**HOW TO COMPLETE THIS TASK**
Determine how many lines in the entries below contain "layer", and output that number alone.

**Collected data**
------------------------------------------------------------------------

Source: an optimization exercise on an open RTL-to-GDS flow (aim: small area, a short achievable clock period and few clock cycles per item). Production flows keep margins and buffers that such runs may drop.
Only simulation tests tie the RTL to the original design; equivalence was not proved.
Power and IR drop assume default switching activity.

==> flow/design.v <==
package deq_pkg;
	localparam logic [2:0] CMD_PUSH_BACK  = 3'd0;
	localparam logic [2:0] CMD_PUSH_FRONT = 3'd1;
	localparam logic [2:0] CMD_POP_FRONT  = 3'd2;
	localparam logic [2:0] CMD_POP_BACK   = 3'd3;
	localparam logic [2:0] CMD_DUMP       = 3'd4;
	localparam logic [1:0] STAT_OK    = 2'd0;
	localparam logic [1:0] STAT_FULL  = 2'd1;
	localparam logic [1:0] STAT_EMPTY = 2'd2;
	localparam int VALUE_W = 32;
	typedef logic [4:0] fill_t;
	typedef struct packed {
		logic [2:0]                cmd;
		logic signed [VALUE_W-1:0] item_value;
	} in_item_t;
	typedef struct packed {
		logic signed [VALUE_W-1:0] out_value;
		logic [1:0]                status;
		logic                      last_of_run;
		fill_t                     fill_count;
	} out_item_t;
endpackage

------------------------------------------------------------------------

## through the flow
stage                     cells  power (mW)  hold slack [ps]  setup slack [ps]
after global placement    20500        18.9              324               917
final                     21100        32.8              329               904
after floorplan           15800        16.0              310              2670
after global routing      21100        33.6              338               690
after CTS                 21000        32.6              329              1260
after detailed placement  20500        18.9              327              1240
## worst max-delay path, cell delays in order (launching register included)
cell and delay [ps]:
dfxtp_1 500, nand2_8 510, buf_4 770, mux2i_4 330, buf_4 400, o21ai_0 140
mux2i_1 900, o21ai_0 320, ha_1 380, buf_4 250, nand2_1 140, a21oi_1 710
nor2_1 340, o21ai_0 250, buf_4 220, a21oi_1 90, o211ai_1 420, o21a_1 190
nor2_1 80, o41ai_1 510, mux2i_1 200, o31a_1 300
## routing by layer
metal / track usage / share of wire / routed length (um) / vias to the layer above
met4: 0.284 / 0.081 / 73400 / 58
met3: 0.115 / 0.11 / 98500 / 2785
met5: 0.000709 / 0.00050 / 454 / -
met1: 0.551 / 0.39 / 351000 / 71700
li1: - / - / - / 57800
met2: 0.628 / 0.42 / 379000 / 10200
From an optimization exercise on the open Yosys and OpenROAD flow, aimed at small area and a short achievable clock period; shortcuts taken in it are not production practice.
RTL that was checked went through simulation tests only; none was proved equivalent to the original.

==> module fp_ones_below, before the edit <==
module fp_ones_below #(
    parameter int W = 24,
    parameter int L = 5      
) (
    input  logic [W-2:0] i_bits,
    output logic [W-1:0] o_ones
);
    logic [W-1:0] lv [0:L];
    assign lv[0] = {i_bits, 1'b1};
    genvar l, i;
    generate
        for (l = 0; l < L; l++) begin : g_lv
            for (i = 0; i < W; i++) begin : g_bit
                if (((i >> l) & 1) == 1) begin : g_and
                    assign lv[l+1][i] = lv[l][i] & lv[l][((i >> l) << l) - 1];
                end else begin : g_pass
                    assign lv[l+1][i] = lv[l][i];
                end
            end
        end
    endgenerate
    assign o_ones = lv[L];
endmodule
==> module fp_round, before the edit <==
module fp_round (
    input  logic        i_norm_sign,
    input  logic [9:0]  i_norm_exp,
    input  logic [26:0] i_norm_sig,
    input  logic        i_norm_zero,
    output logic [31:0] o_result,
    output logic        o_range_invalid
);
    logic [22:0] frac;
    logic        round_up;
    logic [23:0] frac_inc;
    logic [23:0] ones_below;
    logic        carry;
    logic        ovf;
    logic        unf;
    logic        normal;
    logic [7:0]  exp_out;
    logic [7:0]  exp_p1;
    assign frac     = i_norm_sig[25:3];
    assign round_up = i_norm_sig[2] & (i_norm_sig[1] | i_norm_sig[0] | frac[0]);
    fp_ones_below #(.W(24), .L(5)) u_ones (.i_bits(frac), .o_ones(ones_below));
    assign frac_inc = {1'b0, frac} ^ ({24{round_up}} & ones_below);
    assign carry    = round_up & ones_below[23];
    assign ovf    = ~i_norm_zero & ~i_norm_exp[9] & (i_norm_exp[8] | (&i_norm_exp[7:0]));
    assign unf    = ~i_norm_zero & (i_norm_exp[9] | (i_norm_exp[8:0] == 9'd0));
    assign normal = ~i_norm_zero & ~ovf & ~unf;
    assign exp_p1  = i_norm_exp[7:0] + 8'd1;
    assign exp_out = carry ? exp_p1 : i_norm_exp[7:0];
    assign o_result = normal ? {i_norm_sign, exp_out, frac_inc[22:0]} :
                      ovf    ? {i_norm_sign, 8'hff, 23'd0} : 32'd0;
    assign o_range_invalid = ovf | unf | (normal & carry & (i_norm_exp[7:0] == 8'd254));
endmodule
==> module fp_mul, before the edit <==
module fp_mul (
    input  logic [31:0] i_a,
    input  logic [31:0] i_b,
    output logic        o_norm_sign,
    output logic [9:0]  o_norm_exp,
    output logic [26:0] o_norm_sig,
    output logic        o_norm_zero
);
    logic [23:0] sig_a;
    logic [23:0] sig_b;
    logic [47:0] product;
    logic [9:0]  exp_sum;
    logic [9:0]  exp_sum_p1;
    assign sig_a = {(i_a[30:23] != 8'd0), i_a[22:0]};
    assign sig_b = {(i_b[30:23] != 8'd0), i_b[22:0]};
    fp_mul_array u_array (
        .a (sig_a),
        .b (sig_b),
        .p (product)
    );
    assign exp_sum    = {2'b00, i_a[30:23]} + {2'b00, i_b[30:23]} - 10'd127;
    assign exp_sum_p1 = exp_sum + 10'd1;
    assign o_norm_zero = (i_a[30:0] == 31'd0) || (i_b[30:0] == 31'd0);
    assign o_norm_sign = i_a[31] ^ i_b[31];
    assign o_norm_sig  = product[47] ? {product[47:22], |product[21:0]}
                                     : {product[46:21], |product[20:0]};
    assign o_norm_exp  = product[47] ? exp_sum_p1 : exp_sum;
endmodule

------------------------------------------------------------------------

**EXERCISE RESULT**
2